Well according to the guys in charge of the three year MOTOBOT project, it has all been done in ‘the spirit of challenge’ and they were under no illusions just how difficult that challenge was going to be. The idea, and the thing that makes the project so unique, was to take a bog standard, unmodified motorcycle (in this case a Yamaha YZF-R1M), strap the robot to it and send it off down pitlane to beat Rossi. That differs from normal ‘automated vehicles’ as usually the automation is built into the vehicle, rather than just plonked on top of it.

Of course, the Yam did need a little bit of faffing with, in order to fix the bot’s botty in place, but to all intents and purposes, the R1M was just a bog-stock bike. It had normal controls, a normal dash, normal bodywork and it even had an ignition key.
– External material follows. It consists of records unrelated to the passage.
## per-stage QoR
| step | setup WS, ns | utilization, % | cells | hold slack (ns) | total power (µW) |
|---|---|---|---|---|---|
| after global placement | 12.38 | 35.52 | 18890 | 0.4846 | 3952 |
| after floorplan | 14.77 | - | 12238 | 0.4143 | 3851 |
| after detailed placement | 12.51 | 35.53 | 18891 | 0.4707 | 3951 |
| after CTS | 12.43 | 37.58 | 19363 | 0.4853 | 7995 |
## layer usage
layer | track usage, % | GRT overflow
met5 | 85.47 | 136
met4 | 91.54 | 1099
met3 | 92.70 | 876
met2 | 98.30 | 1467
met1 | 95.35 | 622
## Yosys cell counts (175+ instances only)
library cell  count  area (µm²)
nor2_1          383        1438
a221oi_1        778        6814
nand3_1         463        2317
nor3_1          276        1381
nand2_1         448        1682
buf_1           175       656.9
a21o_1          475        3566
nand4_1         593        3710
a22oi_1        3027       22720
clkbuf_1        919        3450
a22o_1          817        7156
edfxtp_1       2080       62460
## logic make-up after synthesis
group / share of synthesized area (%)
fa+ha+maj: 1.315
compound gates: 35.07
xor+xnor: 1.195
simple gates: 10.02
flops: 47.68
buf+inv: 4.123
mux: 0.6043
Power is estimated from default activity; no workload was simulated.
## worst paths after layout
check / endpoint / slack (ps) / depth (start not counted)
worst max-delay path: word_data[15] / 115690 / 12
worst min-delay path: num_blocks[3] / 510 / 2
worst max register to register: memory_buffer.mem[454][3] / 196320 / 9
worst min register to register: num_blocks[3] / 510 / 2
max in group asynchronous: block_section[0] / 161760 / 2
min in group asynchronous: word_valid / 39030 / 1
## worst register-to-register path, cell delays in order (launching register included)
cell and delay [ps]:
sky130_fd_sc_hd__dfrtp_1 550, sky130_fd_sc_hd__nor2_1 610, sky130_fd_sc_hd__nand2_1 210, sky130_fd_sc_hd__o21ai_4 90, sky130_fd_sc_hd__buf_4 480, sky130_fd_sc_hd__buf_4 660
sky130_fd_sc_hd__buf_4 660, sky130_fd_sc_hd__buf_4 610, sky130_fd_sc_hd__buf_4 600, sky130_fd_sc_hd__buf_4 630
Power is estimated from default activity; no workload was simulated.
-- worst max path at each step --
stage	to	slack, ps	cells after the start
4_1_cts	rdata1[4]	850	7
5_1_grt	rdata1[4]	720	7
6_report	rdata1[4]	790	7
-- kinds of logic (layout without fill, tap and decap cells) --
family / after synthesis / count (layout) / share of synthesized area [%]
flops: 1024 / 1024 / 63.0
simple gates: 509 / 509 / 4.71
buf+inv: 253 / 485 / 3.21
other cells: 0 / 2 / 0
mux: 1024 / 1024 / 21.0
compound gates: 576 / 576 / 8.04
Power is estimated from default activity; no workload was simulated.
<file path="flow/design.v">
package spi_params;
    parameter PAUSE=1;                  
    parameter LENGTH_SEND_C=8;          
    parameter LENGTH_SEND_P=32;          
    parameter LENGTH_RECIEVED_C=32;      
    parameter LENGTH_RECIEVED_P=8;      
    parameter LENGTH_COUNT_C=7;         
    parameter LENGTH_COUNT_P=7;         
    parameter PERIPHERY_COUNT=1;        
    parameter PERIPHERY_SELECT=0;       
endpackage
module w_ram (
    input  logic        clk,
    input  logic        we,
    input  logic [5:0]  waddr,
    input  logic [31:0] wdata,
    input  logic [5:0]  raddr,
    output logic [31:0] rdata
);
    logic [31:0] mem [0:63];
    always_ff @(posedge clk) begin
        if (we) begin
            mem[waddr] <= wdata;
        end
    end
    assign rdata = mem[raddr];  
endmodule
</file>
<file path="flow/run.sh">
#!/bin/bash
# OpenROAD 26Q1-2900-gdf79404cd8, Yosys 0.63+post, stock flow scripts
make -C /OpenROAD-flow-scripts/flow DESIGN_CONFIG=/design/flow/config.mk WORK_HOME=/design/flow/orfs finish
</file>
<file path="flow/config.mk">
export PLATFORM = sky130hd
export DESIGN_NAME = w_ram
export DESIGN_NICKNAME = w_ram
export VERILOG_FILES = /design/flow/design.v
export SDC_FILE = /design/flow/constraint.sdc
export NUM_CORES = 4
export LEC_CHECK = 1
export CORE_UTILIZATION = 30
</file>
<file path="flow/constraint.sdc">
current_design w_ram

set clk_period 16.8
set clk_io_pct 0.2

create_clock -name clk0 -period $clk_period [get_ports {clk}]

set non_clock_inputs [all_inputs -no_clocks]
set_input_delay [expr $clk_period * $clk_io_pct] -clock clk0 $non_clock_inputs
set_output_delay [expr $clk_period * $clk_io_pct] -clock clk0 [all_outputs]
</file>
==> Slide: Implementation Results <==
Flow Results at a Glance

Status
  – Status: finished, final reports clean

Route
  – 1st-pass router iterations: 5
  – Drt drc: 0
  – Antenna-violating nets left: 0
  – Via count: 35,800
  – Wirelength per Cell: 28.04 um
  – Via density: 5.041
  – DRT iter0 DRCs: 2,094
  – Final WL: 199.1 mm

CTS
  – Clk root buf: clkbuf_16
  – TritonCTS clock tree: yes
  – Hold buffers post-CTS: 0
  – Clk slew on worst S/H paths: 0.06 ns
  – CTS resizes: 0
  – H-tree depth: 4
  – Inserted Clock Buffers: 200
  – Sink Count: 2,048
  – Clock buffer depth: 3
  – Post-CTS Setup Inserts: 0

Synthesis
  – Commonest cells in the netlist: 2,048 x edfxtp_1, 544 x mux4_2, 137 x nor2_1, 93 x mux2i_1, 84 x o22ai_1
  – Synth Flop Type: edfxtp_1
  – Top cell type by total area after synthesis: edfxtp_1
  – Asr flop ratio synth: 0%
  – Cell area after synthesis: 77,870 um2
  – Distinct cells, synth: 33
  – Ys cells: 3,292
  – Synth top area share: 78.97%
  – Count of library flops with an enable pin: 2,048
  – Post-Syn Area per Cell: 23.66 um2
  – Synth warn: 1
  – Top-count cell post-synth: edfxtp_1
  – Seq share, synth: 78.97%
  – Seq cells post-synth: 2,048
  – Gate Count Post-Synth: 3,292
  – Top cells, area: edfxtp_1 79%, mux4_2 16%, mux2i_1 1.2%
  – Synthesis area per yosys: 77,870 um2

GRT
  – GRT Residual Overflow: 0
  – Tot GR Track Use: 16.47%
  – Largest net degree at the start of global routing: 77
  – Initial antenna violation count: 12
  – First-pass GRT wire length: 285.0 mm
  – Vias in the first global route: 39,710

Worst setup path
  – Crit start category: primary input
  – Data required, critical path: 13.44 ns
  – Setup crit end kind: primary output
  – Top delay family on crit path: buffers and inverters
  – CP Max Fanout: 75
  – CP arrival: 7.84 ns
  – CP Class: primary input to primary output
  – CP cell instances: buf_8 > buf_12 > buf_12 > buf_4 > mux4_2 > mux4_2 > o22ai_1 > nor2_1 > clkdlybuf4s50_1
  – Crit-path slowest cell: buf_4
  – Bufs and invs on worst path: 5
  – Worst path max stage delay: 0.69 ns

STA
  – F_max: 89.29 MHz
  – Final Setup Violations: 0
  – Setup TNS Final: 0 ns
  – Relative slew slack: 40.09%
  – Unrepaired setup endpoints after global routing: false
  – Slew Viols, Final: 0
  – Final min period: 11.20 ns
  – Final Hold Violation Tally: 0
  – Worst-margin pin slew: 0.8962 ns
  – Final period util: 66.66%

Cells and area
  – Largest registers: mem (2048)
  – Final std cells w/o fill: 7,102
  – Layout area overhead: 15.45%
  – Post-route cell area: 89,900 um2
  – Max FFs per register: 2,048
  – Most flops, register: mem
  – Layout cells sized above 1: 28.96%
  – Layout Utilization: 34.93%

Pwr
  – Leakage power: 27.30 nW
  – Cell Pwr Density: 116.9 nW/um2
  – Max VDD drop: 0.09379 mV

Floorplan
  – Die Y: 511.5 um
  – I/O Pins: 78
  – Num rows: 186
  – Die ar.: 261,600 um2
  – Die width: 511.5 um
  – Core Footprint: 257,400 um2
  – Floorplan Utilization: 30.26%

Flow run
  – Tool warning count: 26
  – Max_cap viols: 0

Placement
  – HPWL after DPL: 107.2 mm
  – Placed Cells incl. Taps: 6,723
  – Port-buffer cells: 77
  – GP Congestion: 0.8065
  – Placed Instance Area: 83,530 um2

Min path
  – Min-delay worst type: primary input to register
==> per-layer routing <==
| metal | GRT usage, % | vias to the layer above | routed length (um) |
|---|---|---|---|
| met4 | 3.570 | 6 | 5137 |
| li1 | - | 14710 | - |
| met2 | 24.64 | 2692 | 94620 |
| met5 | 0.6941 | - | 155 |
| met3 | 14.35 | 284 | 37780 |
| met1 | 17.42 | 18110 | 61420 |
==> layout by cell type (no fill, tap or decap), types with 56 or more instances in the layout <==
master,netlist,routed
edfxtp_1,2048,2048
mux4_2,544,544
clkbuf_16,0,200
buf_4,25,147
mux2i_1,93,93
o22ai_1,84,84
nor2_1,137,75
a21oi_1,62,62
nor2_4,0,62
clkinv_1,0,56
==> area by class of cell <==
type / instances / area [um2]
timing repair buffer: 229 / 1826
multi-input combinational: 1062 / 15970
tap: 3384 / 4234
fill: 23240 / 167500
clock inverter: 130 / 1191
clock buffer: 247 / 5181
antenna: 2 / 5.005
sequential: 2048 / 61500
==> metrics by stage <==
stage,hold slack [ns],total power [W],setup WS [ns]
2_1_floorplan,3.459,0.006050,8.358
3_3_place_gp,3.772,0.006299,5.451
3_5_place_dp,3.770,0.006306,5.446
4_1_cts,2.873,0.01061,5.435
5_1_grt,2.914,0.01083,5.236
6_report,2.906,0.01051,5.601
==> path summary, 6_finish.rpt <==
check | startpoint | end | depth (start not counted)
max | raddr[0] | rdata[11] | 9
min | wdata[2] | mem[0][2] | 1
==> power by group <==
part | internal (W) | switching (W) | leakage [nW]
Combinational | 0.000202 | 0.000318 | 5.78
Clock | 0.00243 | 0.00189 | 3.10
Sequential | 0.00566 | 0.00000690 | 18.4
Total | 0.00829 | 0.00222 | 27.3
==> logic make-up after synthesis <==
| group | after synthesis | synth area share (%) |
|---|---|---|
| multiplexers | 637 | 16.93 |
| buffers and inverters | 182 | 1.138 |
| AND/OR/NAND/NOR | 223 | 1.276 |
| flip-flops | 2048 | 78.97 |
| AND-OR/OR-AND | 202 | 1.687 |
Power figures rest on the tool's default switching activity, not on a simulated workload.
module sha256_msgbuf (
    input wire clk,
    input wire rst,
    input wire [7:0] data_in,
    input wire data_valid,
    input wire end_of_file,
    output reg [511:0] block_out,
    output reg block_ready,
    input wire parser_ready
);
    reg [5:0] byte_cnt;
    reg [511:0] buffer;
    reg collecting;
    reg last_block;
    always @(posedge clk or posedge rst) begin
        if (rst) begin
            byte_cnt <= 0;
            buffer <= 0;
            block_ready <= 0;
            collecting <= 1;
            last_block <= 0;
        end else if (collecting) begin
            if (data_valid) begin
                buffer <= {buffer[503:0], data_in};
                byte_cnt <= byte_cnt + 1;
                if (byte_cnt == 63) begin
                    block_out <= {buffer[503:0], data_in};
                    block_ready <= 1;
                    collecting <= 0;
                end
            end
            if (end_of_file && byte_cnt != 0) begin
                block_out <= buffer << (8 * (64 - byte_cnt));
                block_ready <= 1;
                collecting <= 0;
                last_block <= 1;
            end
        end else if (block_ready && parser_ready) begin
            block_ready <= 0;
            buffer <= 0;
            byte_cnt <= 0;
            collecting <= !last_block;
            last_block <= 0;
        end
    end
endmodule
They started the ambitious project in partnership with world-leading research institute SRI International with the aim of competing with a real world class riders lap times round a real track, but before they could even begin to do that, MOTOBOT had to learn the basics. In 2015, using levers, pulleys, cams and bits of string, they had the thing weaving in and out of cones at a very sedate pace indeed. But everyone (or everything) has to start somewhere, right? In the same year, they got the thing making its own decisions about a thousands of things a second doing 100km/h on the straight.

The aim for 2017 was 200km/h, which they quickly surpassed, and before long they were doing laps of the track against the clock. Their ultimate goal was to go ‘beyond human capabilities’ but you don’t have to watch many of its laps to realise they were a long way from that.

When the MOTOBOT team invited Rossi for a race, it’s was far from a close-fought thing. The former world champ lapped over 30 seconds faster that his robotic rival, with the Italian MotoGP ace posting a 1:25.740 lap, compared to a 1:57.501 for the bike-riding ‘bot.

In all fairness to Yamaha and the MOTOBOT lads, that’s comparing the thing to Valentino Rossi, one of the most successful bike racers ever. He is a rider that, even now, only a handful of people in the entire world can hold a candle to, never mind robots. And a 1:57 round a two mile circuit is probably an average trackday pace. You wouldn’t get many ‘slow group’ lads lapping witing 30 seconds of Rossi, so when you look at it like that it’s actually quite an impressive feat.

If somebody keeps throwing time and money at this kind of thing, then I’m pretty sure that one day they’d get a MOTOBOT version 10 that can post decent ‘fast group’ spec lap times, and maybe even compete with a few club level racers. But I don’t think it’s going to go any further than that, not in my life time, anyway. I know computers can process a fuck ton of information really, really quickly, but a machine can never have the same ‘feel’ as a chimp, never mind a MotoGP rider. And all of the scientists in the world couldn’t write a program or a computer algorithm that matches a MotoGP riders mind.

I love hearing about projects like this, and I admire not only their ambition, but how far they have got. Let’s not kid ourselves though, there might be plenty that robots and machines are really good at, but racing motorbikes isn’t one of them.